Spurious claim with zero references. Unless author's definition of local software only includes office products?

PC/Mac users still actually DO use local software beyond word processors and email.

"Take Microsoft Office 2021, the standalone, old-school PC version of Office. It doesn't even show up in office software market studies. The top office program today is Google Workspace, with 50.3 percent, then Microsoft 365 with 45.4 percent"

Eh... Does that statistic, include businesses, home users or education? If most/many basic and secondary education pupils in the US alone are enrolled into Google education account, that surely amounts to several millions "users".

I'd also say that a local office installation trumps browser apps in usability and availability. Not to mention confidentiality. I'd say >99% of those MS 365 users have also installed Office into their PC, Mac, phone or tablet.

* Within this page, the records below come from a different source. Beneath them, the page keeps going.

===== config.mk =====
export PLATFORM = sky130hd
export DESIGN_NAME = spi_port_expander
export DESIGN_NICKNAME = d
export VERILOG_FILES = /design/src/rtl/spi_pe_pkg.sv /design/src/rtl/spi_pe_sync.sv /design/src/rtl/spi_pe_frame.sv /design/src/rtl/spi_pe_regs.sv /design/src/rtl/spi_port_expander.sv
export SDC_FILE = /design/constraint.sdc
export NUM_CORES = 1
export LEC_CHECK = 0
export BUFFER_PORTS_ARGS = -buffer_cell sky130_fd_sc_hd__buf_4
export CAP_MARGIN = 20
export CORE_ASPECT_RATIO = 1.1
export CORE_MARGIN = 2
export CORE_UTILIZATION = 53
export DETAILED_ROUTE_END_ITERATION = 6
export PLACE_DENSITY = 0.75
export SYNTH_ARGS = -nofsm -noshare
export SYNTH_HDL_FRONTEND = slang
export SYNTH_SLANG_ARGS = --single-unit

===== constraint.sdc =====
create_clock -name clk -period 1.7 [get_ports clk]
set_input_delay 0.17 -clock clk [delete_from_list [all_inputs] [get_ports clk]]
set_output_delay 0.17 -clock clk [all_outputs]
set_load 0.05 [all_outputs]

===== src/rtl/spi_pe_pkg.sv =====
// Shared definitions for the SPI port-expander slave.
// Assumes byte-wide frames; the phase type is used by the frame engine.
package spi_pe_pkg;
    localparam int BYTE_W = 8;

    typedef enum logic [1:0] {
        PH_CTRL = 2'd0,
        PH_ADDR = 2'd1,
        PH_DATA = 2'd2,
        PH_SKIP = 2'd3
    } frame_phase_t;
endpackage


===== src/rtl/spi_pe_sync.sv =====
// Multi-stage synchroniser for a bundle of asynchronous input pins.
// Assumes the inputs change much more slowly than clk. RST_VAL sets the
// value the chain holds while in reset.
module spi_pe_sync #(
    parameter int             WIDTH   = 3,
    parameter int             STAGES  = 2,
    parameter logic [WIDTH-1:0] RST_VAL = '0
) (
    input  logic             clk,
    input  logic             rst_n,
    input  logic [WIDTH-1:0] async_i,
    output logic [WIDTH-1:0] sync_o
);
    logic [WIDTH-1:0] chain_q [STAGES];

    generate
        for (genvar s = 0; s < STAGES; s++) begin : g_stage
            // Purpose: move each sample one stage along the chain.
            always_ff @(posedge clk) begin
                if (!rst_n) begin
                    chain_q[s] <= RST_VAL;
                end else if (s == 0) begin
                    chain_q[s] <= async_i;
                end else begin
                    chain_q[s] <= chain_q[(s == 0) ? 0 : s-1];
                end
            end
        end
    endgenerate

    assign sync_o = chain_q[STAGES-1];
endmodule


===== src/rtl/spi_pe_frame.sv =====
// SPI frame engine: it decodes the control, address and data bytes of a frame.
// Assumes synchronised inputs and SPI mode 0: sample on the rising edge, shift
// on the falling edge. It emits a one-cycle write strobe for each complete
// data byte of a write frame, and loads read data at byte boundaries.
module spi_pe_frame
    import spi_pe_pkg::*;
#(
    parameter logic [6:0] OPCODE    = 7'b0100000,
    parameter logic [7:0] LAST_ADDR = 8'h0A
) (
    input  logic                clk,
    input  logic                rst_n,
    input  logic                sclk_s,
    input  logic                cs_n_s,
    input  logic                mosi_s,
    input  logic [BYTE_W-1:0]   rd_data_i,
    output logic [BYTE_W-1:0]   rd_addr_o,
    output logic                wr_en_o,
    output logic [BYTE_W-1:0]   wr_addr_o,
    output logic [BYTE_W-1:0]   wr_data_o,
    output logic                miso_o
);
    localparam int CNT_W = $clog2(BYTE_W);

    frame_phase_t       phase_q;
    logic               sclk_d_q;
    logic [CNT_W-1:0]   cnt_q;
    logic [BYTE_W-1:0]  rx_q;
    logic [BYTE_W-1:0]  tx_q;
    logic [BYTE_W-1:0]  addr_q;
    logic               rd_q;
    logic               rise, fall;
    logic [BYTE_W-1:0]  byte_in;
    logic [BYTE_W-1:0]  addr_next;

    assign rise      = sclk_s & ~sclk_d_q & ~cs_n_s;
    assign fall      = ~sclk_s & sclk_d_q & ~cs_n_s;
    assign byte_in   = {rx_q[BYTE_W-2:0], mosi_s};
    assign addr_next = (addr_q == LAST_ADDR) ? '0 : addr_q + 1'b1;

    // Purpose: keep the previous serial-clock sample for edge detection.
    always_ff @(posedge clk) begin
        if (!rst_n) sclk_d_q <= 1'b0;
        else        sclk_d_q <= sclk_s;
    end

    // Purpose: bit counting, byte decoding and phase sequencing on rising edges.
    always_ff @(posedge clk) begin
        if (!rst_n) begin
            phase_q <= PH_CTRL;
            cnt_q   <= '0;
            rx_q    <= '0;
            addr_q  <= '0;
            rd_q    <= 1'b0;
            wr_en_o <= 1'b0;
            wr_addr_o <= '0;
            wr_data_o <= '0;
        end else begin
            wr_en_o <= 1'b0;
            if (cs_n_s) begin
                phase_q <= PH_CTRL;
                cnt_q   <= '0;
            end else if (rise) begin
                rx_q  <= byte_in;
                cnt_q <= cnt_q + 1'b1;
                if (cnt_q == CNT_W'(BYTE_W-1)) begin
                    unique case (phase_q)
                        PH_CTRL: begin
                            rd_q    <= byte_in[0];
                            phase_q <= (byte_in[7:1] == OPCODE) ? PH_ADDR : PH_SKIP;
                        end
                        PH_ADDR: begin
                            addr_q  <= byte_in;
                            phase_q <= PH_DATA;
                        end
                        PH_DATA: begin
                            wr_en_o   <= ~rd_q;
                            wr_addr_o <= addr_q;
                            wr_data_o <= byte_in;
                            addr_q    <= addr_next;
                        end
                        default: phase_q <= PH_SKIP;
                    endcase
                end
            end
        end
    end

    // Purpose: load or shift the read shifter on falling edges.
    always_ff @(posedge clk) begin
        if (!rst_n || cs_n_s) begin
            tx_q <= '0;
        end else if (fall) begin
            if (phase_q == PH_DATA && rd_q && cnt_q == '0) tx_q <= rd_data_i;
            else                                           tx_q <= {tx_q[BYTE_W-2:0], 1'b0};
        end
    end

    assign rd_addr_o = addr_q;
    assign miso_o    = tx_q[BYTE_W-1] & ~cs_n_s;

    AST_NO_WRITE_DESELECTED: assert property (@(posedge clk) disable iff (!rst_n)
        (cs_n_s && $past(cs_n_s)) |-> !wr_en_o);
    AST_SKIP_NO_WRITE: assert property (@(posedge clk) disable iff (!rst_n)
        (phase_q == PH_SKIP) |-> !wr_en_o);
    AST_COUNT_CLEARS: assert property (@(posedge clk) disable iff (!rst_n)
        cs_n_s |=> (cnt_q == '0));
    AST_MISO_IDLE: assert property (@(posedge clk) disable iff (!rst_n)
        $past(cs_n_s) && cs_n_s |-> !miso_o);
endmodule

"yet in practice, we all know they tend to slow down from cases of what I call Windows cruft."

"yet in practice, we all know Google looks at everything you do at Google Workspace".

And everyone believes that too.

"Major macOS versions are only maintained for three years."

So? Then you upgrade to a supported major version for free as long as the device is supported. Granted, Apple still lacks in the total life time support vs others, but even unsupported devices can be patched to later macOS versions.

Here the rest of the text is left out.